Task to carry out: For each line in the data below that holds "increment", return a copy.

(Saved entries)
`config.mk`:
```
export PLATFORM = sky130hd
export DESIGN_NAME = lut_loader_flat
export DESIGN_NICKNAME = d
export VERILOG_FILES = /design/src/rtl/lut_pkg.sv /design/src/rtl/lut_loader_if.sv /design/src/rtl/lut_ptr.sv /design/src/rtl/lut_loader.sv /design/src/flat_wrapper.sv
export SDC_FILE = /design/constraint.sdc
export NUM_CORES = 1
export LEC_CHECK = 0
export CORE_MARGIN = 1.5
export CORE_UTILIZATION = 39
export CTS_BUF_LIST = sky130_fd_sc_hd__clkbuf_8 sky130_fd_sc_hd__clkbuf_16
export CTS_CLUSTER_SIZE = 30
export DETAILED_ROUTE_END_ITERATION = 12
export GPL_TIMING_DRIVEN = 0
export PLACE_DENSITY = 0.77
export REMOVE_ABC_BUFFERS = 1
export SETUP_SLACK_MARGIN = 0.05
export SLEW_MARGIN = 20
export SYNTH_ARGS = -nofsm -noshare
export SYNTH_HDL_FRONTEND = slang
export SYNTH_SLANG_ARGS = --single-unit
```
`constraint.sdc`:
```
create_clock -name clk -period 1.8 [get_ports clk]
set_input_delay 0.54 -clock clk [delete_from_list [all_inputs] [get_ports clk]]
set_output_delay 0.54 -clock clk [all_outputs]
set_load 0.005 [all_outputs]
```
`src/rtl/lut_pkg.sv`:
```
// Shared constants and state encoding for the branch-target LUT loader.
package lut_pkg;

  localparam int LUT_W    = 10;
  localparam int LUT_A    = 4;
  localparam int LUT_LO_W = 8;
  localparam int LUT_HI_W = 2;

  typedef logic [1:0] state_t;

  localparam state_t ST_IDLE  = 2'd0;
  localparam state_t ST_CLEAR = 2'd1;
  localparam state_t ST_WR_LO = 2'd2;
  localparam state_t ST_WR_HI = 2'd3;

endpackage

```
`src/rtl/lut_loader_if.sv`:
```
// Load, CPU lookup and LUT drive signals of the LUT loader.
// Load_Count is present only when LUT_LOAD_COUNT_EN is defined.
interface lut_loader_if #(
  parameter int A = 4,
  parameter int W = 10
);
  logic         Ld_Valid;
  logic         Ld_Ready;
  logic [A-1:0] Ld_Addr;
  logic [W-1:0] Ld_Data;
  logic         Ld_Auto;
  logic         Ptr_Load;
  logic         Clear_Req;
  logic [A-1:0] Cpu_Addr;
  logic         Cpu_Lookup;
  logic         Cpu_Stall;
  logic [A-1:0] Lut_Addr;
  logic         Lut_Wr_En;
  logic         Lut_Load_Hi;
  logic [7:0]   Lut_Acc;
  logic         Lut_Reset;
  logic         Busy;
`ifdef LUT_LOAD_COUNT_EN
  logic [7:0]   Load_Count;
`endif

  modport master (
    output Ld_Valid, Ld_Addr, Ld_Data, Ld_Auto, Ptr_Load, Clear_Req,
           Cpu_Addr, Cpu_Lookup,
`ifdef LUT_LOAD_COUNT_EN
    input  Load_Count,
`endif
    input  Ld_Ready, Cpu_Stall, Lut_Addr, Lut_Wr_En, Lut_Load_Hi,
           Lut_Acc, Lut_Reset, Busy
  );

  modport slave (
    input  Ld_Valid, Ld_Addr, Ld_Data, Ld_Auto, Ptr_Load, Clear_Req,
           Cpu_Addr, Cpu_Lookup,
`ifdef LUT_LOAD_COUNT_EN
    output Load_Count,
`endif
    output Ld_Ready, Cpu_Stall, Lut_Addr, Lut_Wr_En, Lut_Load_Hi,
           Lut_Acc, Lut_Reset, Busy
  );

endinterface

```
`src/rtl/lut_ptr.sv`:
```
// Auto-increment LUT address pointer: clear, load, increment with natural wrap.
module lut_ptr
  import lut_pkg::*;
#(
  parameter int A = LUT_A
) (
  input  logic         clk,
  input  logic         rst_n,
  input  logic         clr,
  input  logic         load,
  input  logic         inc,
  input  logic [A-1:0] load_val,
  output logic [A-1:0] ptr
);

  logic [A-1:0] ptr_q, ptr_d;

  // Clear beats load beats increment; increment wraps 2**A-1 -> 0 by overflow.
  always_comb begin
    ptr_d = ptr_q;
    if (clr)       ptr_d = '0;
    else if (load) ptr_d = load_val;
    else if (inc)  ptr_d = ptr_q + 1'b1;
  end

  // Pointer register.
  always_ff @(posedge clk or negedge rst_n) begin
    if (!rst_n) ptr_q <= '0;
    else        ptr_q <= ptr_d;
  end

  assign ptr = ptr_q;

endmodule

```
`src/rtl/lut_loader.sv`:
```
// Branch-target LUT loader: splits 10-bit entries into low/high LUT writes,
// arbitrates the LUT address between loader and CPU, and issues clear pulses.
// Optional write counter enabled by LUT_LOAD_COUNT_EN.
//
//   state    | meaning
//   ---------+-------------------------------------------------------
//   IDLE     | CPU owns Lut_Addr; accepts clear, entry or pointer load
//   CLEAR    | one-cycle Lut_Reset pulse; pointer returns to 0
//   WR_LO    | write low byte of captured entry
//   WR_HI    | write high 2 bits; may accept the next entry
module lut_loader
  import lut_pkg::*;
#(
  parameter int W = LUT_W,
  parameter int A = LUT_A
) (
  input  logic  clk,
  input  logic  Reset_n,
  lut_loader_if.slave bus
);

  state_t       state_q, state_d;
  logic [A-1:0] addr_q, addr_d;
  logic [W-1:0] data_q, data_d;
  logic [A-1:0] ptr;
  logic         ptr_load, ptr_inc, ptr_clr;
  logic         ld_ready;

  // A pending clear blocks acceptance in IDLE so it cannot race an entry.
  assign ld_ready = ((state_q == ST_IDLE) && !bus.Clear_Req) || (state_q == ST_WR_HI);

  // Next-state, entry capture and pointer control.
  always_comb begin
    state_d  = state_q;
    addr_d   = addr_q;
    data_d   = data_q;
    ptr_load = 1'b0;
    ptr_inc  = 1'b0;
    ptr_clr  = (state_q == ST_CLEAR);
    case (state_q)
      ST_IDLE: begin
        if (bus.Clear_Req) begin
          state_d = ST_CLEAR;
        end else if (bus.Ld_Valid) begin
          state_d = ST_WR_LO;
          addr_d  = bus.Ld_Auto ? ptr : bus.Ld_Addr;
          data_d  = bus.Ld_Data;
          ptr_inc = bus.Ld_Auto;
        end else if (bus.Ptr_Load) begin
          ptr_load = 1'b1;
        end
      end
      ST_CLEAR: state_d = ST_IDLE;
      ST_WR_LO: state_d = ST_WR_HI;
      ST_WR_HI: begin
        if (bus.Ld_Valid) begin
          state_d = ST_WR_LO;
          addr_d  = bus.Ld_Auto ? ptr : bus.Ld_Addr;
          data_d  = bus.Ld_Data;
          ptr_inc = bus.Ld_Auto;
        end else begin
          state_d = ST_IDLE;
        end
      end
      default: state_d = ST_IDLE;
    endcase
  end

  // State and captured entry registers.
  always_ff @(posedge clk or negedge Reset_n) begin
    if (!Reset_n) begin
      state_q <= ST_IDLE;
      addr_q  <= '0;
      data_q  <= '0;
    end else begin
      state_q <= state_d;
      addr_q  <= addr_d;
      data_q  <= data_d;
    end
  end

  lut_ptr #(.A(A)) u_ptr (
    .clk      (clk),
    .rst_n    (Reset_n),
    .clr      (ptr_clr),
    .load     (ptr_load),
    .inc      (ptr_inc),
    .load_val (bus.Ld_Addr),
    .ptr      (ptr)
  );

  // LUT drive: decoded from state only, CPU address whenever the loader is not writing.
  always_comb begin
    bus.Lut_Addr    = bus.Cpu_Addr;
    bus.Lut_Wr_En   = 1'b0;
    bus.Lut_Load_Hi = 1'b0;
    bus.Lut_Acc     = 8'h00;
    bus.Lut_Reset   = 1'b0;
    case (state_q)
      ST_CLEAR: bus.Lut_Reset = 1'b1;
      ST_WR_LO: begin
        bus.Lut_Addr  = addr_q;
        bus.Lut_Wr_En = 1'b1;
        bus.Lut_Acc   = data_q[LUT_LO_W-1:0];
      end
      ST_WR_HI: begin
        bus.Lut_Addr    = addr_q;
        bus.Lut_Wr_En   = 1'b1;
        bus.Lut_Load_Hi = 1'b1;
        bus.Lut_Acc     = {{(LUT_LO_W-LUT_HI_W){1'b0}}, data_q[W-1:LUT_LO_W]};
      end
      default: ;
    endcase
  end

  assign bus.Ld_Ready  = ld_ready;
  assign bus.Busy      = (state_q != ST_IDLE);
  assign bus.Cpu_Stall = bus.Cpu_Lookup && (state_q != ST_IDLE);

`ifdef LUT_LOAD_COUNT_EN
  logic [7:0] cnt_q, cnt_d;

  // Saturating count of completed entries (one per WR_HI cycle).
  always_comb begin
    cnt_d = cnt_q;
    if (state_q == ST_CLEAR)                           cnt_d = 8'h00;
    else if ((state_q == ST_WR_HI) && (cnt_q != 8'hFF)) cnt_d = cnt_q + 8'h01;
  end

  // Counter register.
  always_ff @(posedge clk or negedge Reset_n) begin
    if (!Reset_n) cnt_q <= 8'h00;
    else          cnt_q <= cnt_d;
  end

  assign bus.Load_Count = cnt_q;
`endif

endmodule

```
`src/flat_wrapper.sv`:
```
// flat-port wrapper written by rule: the top's interface ports become plain ports
module lut_loader_flat import lut_pkg::*;
#(
  parameter int W = LUT_W,
  parameter int A = LUT_A
)
  (clk, Reset_n, bus_Ld_Valid, bus_Ld_Addr, bus_Ld_Data, bus_Ld_Auto, bus_Ptr_Load, bus_Clear_Req, bus_Cpu_Addr, bus_Cpu_Lookup, bus_Ld_Ready, bus_Cpu_Stall, bus_Lut_Addr, bus_Lut_Wr_En, bus_Lut_Load_Hi, bus_Lut_Acc, bus_Lut_Reset, bus_Busy);
  lut_loader_if #(.A(A), .W(W)) bus_i ();
  input  logic clk;
  input  logic Reset_n;
  input wire logic [$bits(bus_i.Ld_Valid)-1:0] bus_Ld_Valid;
  input wire logic [$bits(bus_i.Ld_Addr)-1:0] bus_Ld_Addr;
  input wire logic [$bits(bus_i.Ld_Data)-1:0] bus_Ld_Data;
  input wire logic [$bits(bus_i.Ld_Auto)-1:0] bus_Ld_Auto;
  input wire logic [$bits(bus_i.Ptr_Load)-1:0] bus_Ptr_Load;
  input wire logic [$bits(bus_i.Clear_Req)-1:0] bus_Clear_Req;
  input wire logic [$bits(bus_i.Cpu_Addr)-1:0] bus_Cpu_Addr;
  input wire logic [$bits(bus_i.Cpu_Lookup)-1:0] bus_Cpu_Lookup;
  output wire logic [$bits(bus_i.Ld_Ready)-1:0] bus_Ld_Ready;
  output wire logic [$bits(bus_i.Cpu_Stall)-1:0] bus_Cpu_Stall;
  output wire logic [$bits(bus_i.Lut_Addr)-1:0] bus_Lut_Addr;
  output wire logic [$bits(bus_i.Lut_Wr_En)-1:0] bus_Lut_Wr_En;
  output wire logic [$bits(bus_i.Lut_Load_Hi)-1:0] bus_Lut_Load_Hi;
  output wire logic [$bits(bus_i.Lut_Acc)-1:0] bus_Lut_Acc;
  output wire logic [$bits(bus_i.Lut_Reset)-1:0] bus_Lut_Reset;
  output wire logic [$bits(bus_i.Busy)-1:0] bus_Busy;
  assign bus_i.Ld_Valid = bus_Ld_Valid;
  assign bus_i.Ld_Addr = bus_Ld_Addr;
  assign bus_i.Ld_Data = bus_Ld_Data;
  assign bus_i.Ld_Auto = bus_Ld_Auto;
  assign bus_i.Ptr_Load = bus_Ptr_Load;
  assign bus_i.Clear_Req = bus_Clear_Req;
  assign bus_i.Cpu_Addr = bus_Cpu_Addr;
  assign bus_i.Cpu_Lookup = bus_Cpu_Lookup;
  assign bus_Ld_Ready = bus_i.Ld_Ready;
  assign bus_Cpu_Stall = bus_i.Cpu_Stall;
  assign bus_Lut_Addr = bus_i.Lut_Addr;
  assign bus_Lut_Wr_En = bus_i.Lut_Wr_En;
  assign bus_Lut_Load_Hi = bus_i.Lut_Load_Hi;
  assign bus_Lut_Acc = bus_i.Lut_Acc;
  assign bus_Lut_Reset = bus_i.Lut_Reset;
  assign bus_Busy = bus_i.Busy;
  lut_loader #(.W(W), .A(A)) u_core (.clk(clk), .Reset_n(Reset_n), .bus(bus_i));
endmodule
```
==> results of run 1 <==
metal layers:
| layer | vias to the layer above | part of all wire | GRT usage |
|---|---|---|---|
| met4 | 0 | 0.044 | 0.0831 |
| met2 | 47 | 0.52 | 0.394 |
| met1 | 514 | 0.38 | 0.280 |
| met5 | - | 0 | 0 |
| met3 | 21 | 0.051 | 0.0346 |
| li1 | 476 | - | - |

Response area:
// Auto-increment LUT address pointer: clear, load, increment with natural wrap.
  // Clear beats load beats increment; increment wraps 2**A-1 -> 0 by overflow.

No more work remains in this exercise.